- Born: 21 February 1942 Shrewsbury, England
- Died: 12 January 2014 (aged 71) Oxford, England

= Nick Bevan =

British rowing coach and headmaster

Nicholas Vaughan Bevan (21 February 1942 – 12 January 2014) was a leading British rowing coach and school headmaster.

==Early life==
Nick Bevan was born at the Limes Nursing Home in Shrewsbury, England, the son of David and Hilary Bevan. He was educated at Shrewsbury School where his father taught for 42 years and was a housemaster. Bevan then studied geography at Balliol College, Oxford. He rowed for Oxford University in the 1963 Boat Race, coming from behind to beat Cambridge University. While at Oxford, he taught the future King of Norway, Harald V, to row.

==Career==
In 1963, Bevan joined the King's Shropshire Light Infantry in the British Army. He was stationed at British Honduras, Plymouth, Singapore, Malaya, and Mauritius. He resigned from the Army in 1968 studied for a Certificate of Education at St John's College, Cambridge.

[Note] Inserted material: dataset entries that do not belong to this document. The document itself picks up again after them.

--- src/sv/lmfb_pkg.sv ---
// lmfb_pkg: shared types, codes and the fade function for the led matrix frame buffer
// no dependencies; imported by lmfb_map, lmfb_store, lmfb_seq and the top level
package lmfb_pkg;

  localparam int DEF_MATRIX_WIDTH  = 16;
  localparam int DEF_MATRIX_HEIGHT = 16;

  localparam int CFG_DATA_W  = 2;
  localparam int CFG_INDEX_W = 2;

  localparam logic [CFG_INDEX_W-1:0] CFG_START_CORNER  = 2'd0;
  localparam logic [CFG_INDEX_W-1:0] CFG_STRIP_HEADING = 2'd1;
  localparam logic [CFG_INDEX_W-1:0] CFG_PLAIN_ROWS    = 2'd2;

  // corner and heading packed as {corner, heading}
  localparam logic [3:0] PAIR_BL_UP    = 4'h1;
  localparam logic [3:0] PAIR_TL_RIGHT = 4'h4;
  localparam logic [3:0] PAIR_TL_DOWN  = 4'h7;
  localparam logic [3:0] PAIR_TR_LEFT  = 4'hA;
  localparam logic [3:0] PAIR_TR_DOWN  = 4'hB;
  localparam logic [3:0] PAIR_BR_UP    = 4'hD;
  localparam logic [3:0] PAIR_BR_LEFT  = 4'hE;

  localparam logic [7:0] DIM_FLOOR = 8'd30;

  typedef enum logic [1:0] {
    REQ_DRAW = 2'd0,
    REQ_READ = 2'd1,
    REQ_FADE = 2'd2,
    REQ_FILL = 2'd3
  } req_t;

  typedef enum logic [2:0] {
    ST_CLEAR,
    ST_IDLE,
    ST_MAP,
    ST_ACCESS,
    ST_READ_WAIT,
    ST_FILL,
    ST_FADE,
    ST_FADE_END
  } st_t;

  typedef struct packed {
    logic [1:0] corner;
    logic [1:0] heading;
    logic       plain;
  } cfg_t;

  function automatic logic [23:0] fade_color(input logic [23:0] c, input logic [7:0] step);
    logic [8:0]  k;
    logic [16:0] pr;
    logic [16:0] pg;
    logic [16:0] pb;
    logic        keep;
    k  = 9'd256 - {1'b0, step};
    pr = 17'(c[23:16]) * 17'(k);
    pg = 17'(c[15:8]) * 17'(k);
    pb = 17'(c[7:0]) * 17'(k);
    // a black pixel fails this test too and stays black
    keep = (c[23:16] >= DIM_FLOOR) || (c[15:8] >= DIM_FLOOR) || (c[7:0] >= DIM_FLOOR);
    return keep ? {pr[15:8], pg[15:8], pb[15:8]} : 24'd0;
  endfunction

endpackage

Bevan taught at Westminster School from 1971, coaching rowing at the school, winning the British Schools' Head of the River Race in that year. He then moved back to teach at Shrewsbury School, becoming a housemaster like his father. In 1988, he became headmaster of Shiplake College near Henley-on-Thames.

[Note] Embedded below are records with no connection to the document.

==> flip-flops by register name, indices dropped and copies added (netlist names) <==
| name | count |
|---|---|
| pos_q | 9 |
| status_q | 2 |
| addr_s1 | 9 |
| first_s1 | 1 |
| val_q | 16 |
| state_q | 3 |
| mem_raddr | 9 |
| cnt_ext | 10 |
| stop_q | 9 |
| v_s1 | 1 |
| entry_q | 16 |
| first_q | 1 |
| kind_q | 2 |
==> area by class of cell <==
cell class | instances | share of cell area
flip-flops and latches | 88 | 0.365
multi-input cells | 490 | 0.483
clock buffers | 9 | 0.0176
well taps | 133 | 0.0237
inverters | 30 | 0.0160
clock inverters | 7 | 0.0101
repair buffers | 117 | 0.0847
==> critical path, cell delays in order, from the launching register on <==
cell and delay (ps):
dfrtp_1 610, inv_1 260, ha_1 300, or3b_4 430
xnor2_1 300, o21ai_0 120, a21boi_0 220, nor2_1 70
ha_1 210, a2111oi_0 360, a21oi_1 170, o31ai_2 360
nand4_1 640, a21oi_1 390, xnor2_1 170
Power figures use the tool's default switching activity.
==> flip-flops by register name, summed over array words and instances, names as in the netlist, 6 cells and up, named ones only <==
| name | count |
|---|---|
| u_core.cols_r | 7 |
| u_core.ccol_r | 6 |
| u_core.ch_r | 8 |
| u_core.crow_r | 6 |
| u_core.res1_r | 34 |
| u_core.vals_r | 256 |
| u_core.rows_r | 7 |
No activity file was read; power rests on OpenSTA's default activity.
### src/hdl/assert_macros.svh
// assertion helpers shared by the rtl
`ifndef ASSERT_MACROS_SVH
`define ASSERT_MACROS_SVH

// same-cycle implication, checked outside reset
`define ASSERT_IMPLIES(label, clk, rst, lhs, rhs, msg) \
  label: assert property (@(posedge clk) disable iff (rst) (lhs) |-> (rhs)) \
    else $error(msg);

// next-cycle implication, checked outside reset
`define ASSERT_NEXT(label, clk, rst, lhs, rhs, msg) \
  label: assert property (@(posedge clk) disable iff (rst) (lhs) |=> (rhs)) \
    else $error(msg);

`endif

### src/hdl/sadc_pkg.sv
package sadc_pkg;

  // fixed field widths
  localparam int COMMAND_BITS    = 8;
  localparam int RESULT_BITS_DEF = 12;
  localparam int VALUE_W         = 12;
  localparam int WAIT_W          = 8;
  localparam int OP_W            = 2;

  localparam logic [WAIT_W-1:0] WAIT_RESET = 8'd6;

  // operation codes
  localparam logic [OP_W-1:0] OP_TICK   = 2'd0;
  localparam logic [OP_W-1:0] OP_SINGLE = 2'd1;
  localparam logic [OP_W-1:0] OP_PEAK   = 2'd2;

  // one input tick
  typedef struct packed {
    logic [OP_W-1:0]         operation;
    logic [COMMAND_BITS-1:0] command;
    logic                    dout;
  } sadc_in_t;

  // one output tick
  typedef struct packed {
    logic               sclk;
    logic               cs_n;
    logic               din;
    logic               busy_res;
    logic               result_valid;
    logic [VALUE_W-1:0] result_value;
    logic               result_is_peak;
  } sadc_out_t;

endpackage

### src/hdl/sadc_core.sv
module sadc_core #(
  parameter int RESULT_BITS = sadc_pkg::RESULT_BITS_DEF
) (
  input  logic                        clk,
  input  logic                        rst,
  input  logic                        accept,
  input  sadc_pkg::sadc_in_t          tick,
  input  logic                        cfg_write,
  input  logic [sadc_pkg::WAIT_W-1:0] cfg_data,
  output sadc_pkg::sadc_out_t         report
);
  import sadc_pkg::*;

  localparam int BC_SPAN   = (RESULT_BITS > COMMAND_BITS) ? RESULT_BITS : COMMAND_BITS;
  localparam int BC_W      = $clog2(BC_SPAN);
  localparam int CMD_IDX_W = $clog2(COMMAND_BITS);
  localparam int EXT_W     = (RESULT_BITS > VALUE_W) ? RESULT_BITS : VALUE_W;

  typedef enum logic [6:0] {
    PH_IDLE     = 7'b0000001,
    PH_SELECT   = 7'b0000010,
    PH_CMD      = 7'b0000100,
    PH_WAIT     = 7'b0001000,
    PH_CLEAR    = 7'b0010000,
    PH_READ     = 7'b0100000,
    PH_DESELECT = 7'b1000000
  } phase_t;

  phase_t                  phase, phase_next, phase_cur;
  logic [WAIT_W-1:0]       wait_ticks;
  logic [BC_W-1:0]         bit_count, bit_count_next;
  logic [COMMAND_BITS-1:0] command_shift, command_shift_next;
  logic [RESULT_BITS-1:0]  receive_shift, receive_shift_next;
  logic [WAIT_W-1:0]       wait_count, wait_count_next, wait_dec;
  logic                    peak_mode, peak_mode_next;
  logic                    rising_stage, rising_stage_next;
  logic                    have_previous, have_previous_next;
  logic [RESULT_BITS-1:0]  previous_value, previous_value_next;
  logic                    clock_high, clock_high_next;
  logic                    start;
  logic [RESULT_BITS-1:0]  value_sel;
  logic [EXT_W-1:0]        value_ext;

  // configuration register
  always_ff @(posedge clk) begin
    if (rst) begin
      wait_ticks <= WAIT_RESET;
    end else if (cfg_write) begin
      wait_ticks <= cfg_data;
    end
  end

  assign start = (phase == PH_IDLE) &&
                 ((tick.operation == OP_SINGLE) || (tick.operation == OP_PEAK));
  assign wait_dec = wait_count - WAIT_W'(1);

  // one tick of the serial sequencer
  always_comb begin
    phase_next          = phase;
    bit_count_next      = bit_count;
    command_shift_next  = command_shift;
    receive_shift_next  = receive_shift;
    wait_count_next     = wait_count;
    peak_mode_next      = peak_mode;
    rising_stage_next   = rising_stage;
    have_previous_next  = have_previous;
    previous_value_next = previous_value;
    clock_high_next     = clock_high;
    value_sel           = '0;
    report              = '0;
    report.busy_res     = 1'b1;

    // start of a transaction only from idle
    if (start) begin
      command_shift_next  = tick.command;
      peak_mode_next      = (tick.operation == OP_PEAK);
      rising_stage_next   = 1'b0;
      have_previous_next  = 1'b0;
      previous_value_next = '0;
      phase_cur           = PH_SELECT;
    end else begin
      phase_cur = phase;
    end

    unique case (phase_cur)
      PH_SELECT: begin
        receive_shift_next = '0;
        bit_count_next     = BC_W'(COMMAND_BITS - 1);
        clock_high_next    = 1'b0;
        phase_next         = PH_CMD;
      end
      PH_CMD: begin
        report.din  = command_shift[bit_count[CMD_IDX_W-1:0]];
        report.sclk = clock_high;
        if (clock_high) begin
          clock_high_next = 1'b0;
          if (bit_count == '0) begin
            wait_count_next = wait_ticks;
            phase_next      = (wait_ticks == '0) ? PH_CLEAR : PH_WAIT;
          end else begin
            bit_count_next = bit_count - BC_W'(1);
          end
        end else begin
          clock_high_next = 1'b1;
        end
      end
      PH_WAIT: begin
        report.sclk     = 1'b1;
        wait_count_next = wait_dec;
        if (wait_dec == '0) begin
          phase_next = PH_CLEAR;
        end
      end
      PH_CLEAR: begin
        bit_count_next  = BC_W'(RESULT_BITS - 1);
        clock_high_next = 1'b1;
        phase_next      = PH_READ;
      end
      PH_READ: begin
        report.sclk = clock_high;
        if (clock_high) begin
          clock_high_next = 1'b0;
        end else begin
          clock_high_next    = 1'b1;
          receive_shift_next = {receive_shift[RESULT_BITS-2:0], tick.dout};
          if (bit_count == '0) begin
            phase_next = PH_DESELECT;
          end else begin
            bit_count_next = bit_count - BC_W'(1);
          end
        end
      end
      PH_DESELECT: begin
        report.cs_n = 1'b1;
        if (!peak_mode) begin
          report.result_valid = 1'b1;
          value_sel           = receive_shift;
          phase_next          = PH_IDLE;
        end else if (!have_previous) begin
          previous_value_next = receive_shift;
          have_previous_next  = 1'b1;
          phase_next          = PH_SELECT;
        end else if (!rising_stage) begin
          // falling stretch: wait for the first rise
          if (receive_shift > previous_value) begin
            rising_stage_next = 1'b1;
          end
          previous_value_next = receive_shift;
          phase_next          = PH_SELECT;
        end else if (receive_shift >= previous_value) begin
          previous_value_next = receive_shift;
          phase_next          = PH_SELECT;
        end else begin
          // first drop after the rise: report the peak
          report.result_valid   = 1'b1;
          report.result_is_peak = 1'b1;
          value_sel             = previous_value;
          phase_next            = PH_IDLE;
        end
      end
      default: begin
        phase_next      = PH_IDLE;
        report.cs_n     = 1'b1;
        report.busy_res = 1'b0;
      end
    endcase

    value_ext           = EXT_W'(value_sel);
    report.result_value = value_ext[VALUE_W-1:0];
  end

  // state update on each accepted transaction
  always_ff @(posedge clk) begin
    if (rst) begin
      phase          <= PH_IDLE;
      bit_count      <= '0;
      command_shift  <= '0;
      receive_shift  <= '0;
      wait_count     <= '0;
      peak_mode      <= 1'b0;
      rising_stage   <= 1'b0;
      have_previous  <= 1'b0;
      previous_value <= '0;
      clock_high     <= 1'b0;
    end else if (accept) begin
      phase          <= phase_next;
      bit_count      <= bit_count_next;
      command_shift  <= command_shift_next;
      receive_shift  <= receive_shift_next;
      wait_count     <= wait_count_next;
      peak_mode      <= peak_mode_next;
      rising_stage   <= rising_stage_next;
      have_previous  <= have_previous_next;
      previous_value <= previous_value_next;
      clock_high     <= clock_high_next;
    end
  end

endmodule
[src/sv/ascii_coordinate_frame_parser_top.sv]
// ASCII coordinate frame parser: byte-wise frame assembly and point store.
// Depends on acfp_pkg (frame constants, event codes, result struct, decoder).
//
// Usage:
//   Input channel carries one received byte per item (i_in_valid, o_in_stall,
//   i_rx_byte). Output channel gives one result item per input item
//   (o_out_valid, i_out_stall, o_* fields): an event code plus a snapshot of
//   mode, last decoded coordinates and all four point slots after that byte.
//   Results are registered in the output stage. Throughput: one item per
//   cycle while o_in_stall is low; the frame state updates in the accept
//   cycle, all decoding is one level of constant multiplies and adds.
//   A two-entry output stage (result register plus skid register) lets a
//   byte be accepted while a result waits; o_in_stall rises only once both
//   entries hold unread results, and it comes straight from a register.
//   Reset (i_rst_n low, synchronous) empties the output stage, clears the
//   byte count, mode, last coordinates and point slots. Frame buffer bytes
//   are not reset; each is written before it is read within a frame.
//   While the receiver stalls, the presented result holds unchanged.
module ascii_coordinate_frame_parser_top (
    input  logic                    i_clk,
    input  logic                    i_rst_n,
    input  logic                    i_in_valid,
    output logic                    o_in_stall,
    input  logic [7:0]              i_rx_byte,
    output logic                    o_out_valid,
    input  logic                    i_out_stall,
    output logic [1:0]              o_event_res,
    output logic [2:0]              o_mode,
    output acfp_pkg::t_coord        o_decoded_x,
    output acfp_pkg::t_coord        o_decoded_y,
    output acfp_pkg::t_coord        o_point1_x,
    output acfp_pkg::t_coord        o_point1_y,
    output acfp_pkg::t_coord        o_point2_x,
    output acfp_pkg::t_coord        o_point2_y,
    output acfp_pkg::t_coord        o_point3_x,
    output acfp_pkg::t_coord        o_point3_y,
    output acfp_pkg::t_coord        o_point4_x,
    output acfp_pkg::t_coord        o_point4_y
);
    import acfp_pkg::*;

    // ---------------- frame state ----------------
    logic [7:0]       r_buf [FRAME_LEN];   // bytes of current frame
    logic [CNT_W-1:0] r_count, n_count;    // bytes held, 0..10
    logic [2:0]       r_mode, n_mode;
    t_coord           r_last_x, n_last_x;
    t_coord           r_last_y, n_last_y;
    t_coord [2*NUM_SLOTS-1:0] r_points, n_points;

    // ---------------- output stage ----------------
    t_result r_out, n_out;
    t_result r_skid, n_skid;
    logic    r_out_valid, n_out_valid;
    logic    r_skid_valid, n_skid_valid;

    logic       in_acc;
    logic       out_free;
    logic [1:0] ev;
    t_result    res;
    logic [7:0] mode_b;
    logic [1:0] slot;

    assign o_in_stall = r_skid_valid;
    assign in_acc     = i_in_valid & ~r_skid_valid;
    assign out_free   = ~r_out_valid | ~i_out_stall;

    // Byte handling: the current byte is used directly where the frame needs
    // it (header at count 0, trailer at count 10); earlier bytes come from r_buf.
    always_comb begin
        n_count  = r_count;
        n_mode   = r_mode;
        n_last_x = r_last_x;
        n_last_y = r_last_y;
        n_points = r_points;
        ev       = EV_TAKEN;
        mode_b   = r_buf[IDX_MODE];
        slot     = 2'd0;

        if (r_count == '0) begin
            if (i_rx_byte != HDR_BYTE) begin
                ev = EV_BAD_HEADER;
            end else begin
                n_count = CNT_W'(1);
            end
        end else if (r_count != IDX_TRAILER) begin
            n_count = r_count + CNT_W'(1);
        end else if (i_rx_byte != TRL_BYTE) begin
            n_count = '0;
            ev      = EV_BAD_TRAILER;
        end else begin
            n_count = '0;
            ev      = EV_ACCEPTED;
            if (mode_b >= MODE_BASE && mode_b <= MODE_TOP) begin
                n_mode = 3'(mode_b - MODE_BASE);
            end
            n_last_x = decode_value(r_buf[IDX_X_SIGN], r_buf[3], r_buf[4], r_buf[5]);
            n_last_y = decode_value(r_buf[IDX_Y_SIGN], r_buf[7], r_buf[8], r_buf[9]);
            if (n_mode >= 3'd1 && n_mode <= 3'd4) begin
                slot = 2'(n_mode - 3'd1);
                n_points[{slot, 1'b0}] = n_last_x;
                n_points[{slot, 1'b1}] = n_last_y;
            end
        end

        res.event_res = ev;
        res.mode      = n_mode;
        res.decoded_x = n_last_x;
        res.decoded_y = n_last_y;
        res.points    = n_points;
    end

    // Two-entry output stage
    always_comb begin
        n_out        = r_out;
        n_skid       = r_skid;
        n_out_valid  = r_out_valid;
        n_skid_valid = r_skid_valid;
        if (out_free) begin
            if (r_skid_valid) begin
                n_out        = r_skid;
                n_out_valid  = 1'b1;
                n_skid_valid = 1'b0;
            end else if (in_acc) begin
                n_out       = res;
                n_out_valid = 1'b1;
            end else begin
                n_out_valid = 1'b0;
            end
        end else if (in_acc) begin
            n_skid       = res;
            n_skid_valid = 1'b1;
        end
    end

    always_ff @(posedge i_clk) begin
        if (!i_rst_n) begin
            r_count      <= '0;
            r_mode       <= '0;
            r_last_x     <= '0;
            r_last_y     <= '0;
            r_points     <= '0;
            r_out_valid  <= 1'b0;
            r_skid_valid <= 1'b0;
        end else begin
            if (in_acc) begin
                r_count  <= n_count;
                r_mode   <= n_mode;
                r_last_x <= n_last_x;
                r_last_y <= n_last_y;
                r_points <= n_points;
            end
            r_out_valid  <= n_out_valid;
            r_skid_valid <= n_skid_valid;
        end
    end

    // Payload registers, no reset
    always_ff @(posedge i_clk) begin
        if (in_acc) begin
            r_buf[r_count] <= i_rx_byte;
        end
        r_out  <= n_out;
        r_skid <= n_skid;
    end

    assign o_out_valid = r_out_valid;
    assign o_event_res = r_out.event_res;
    assign o_mode      = r_out.mode;
    assign o_decoded_x = r_out.decoded_x;
    assign o_decoded_y = r_out.decoded_y;
    assign o_point1_x  = r_out.points[0];
    assign o_point1_y  = r_out.points[1];
    assign o_point2_x  = r_out.points[2];
    assign o_point2_y  = r_out.points[3];
    assign o_point3_x  = r_out.points[4];
    assign o_point3_y  = r_out.points[5];
    assign o_point4_x  = r_out.points[6];
    assign o_point4_y  = r_out.points[7];

endmodule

Bevan retired in 2004, moving to North Aston, but continued his involvement with rowing. He was on the management committee of the British National Schools' Regatta, and coached for St Edward's School, Oxford and the women's eight of Balliol College, also in Oxford.

==Personal life==
Bevan married Jane Tildesley in 1967 and after this was dissolved Annabel O'Connor in 1978. He had four children. Bevan suffered from a stroke in September 2013 due to renal cancer. He died at John Radcliffe Hospital, Oxford, England.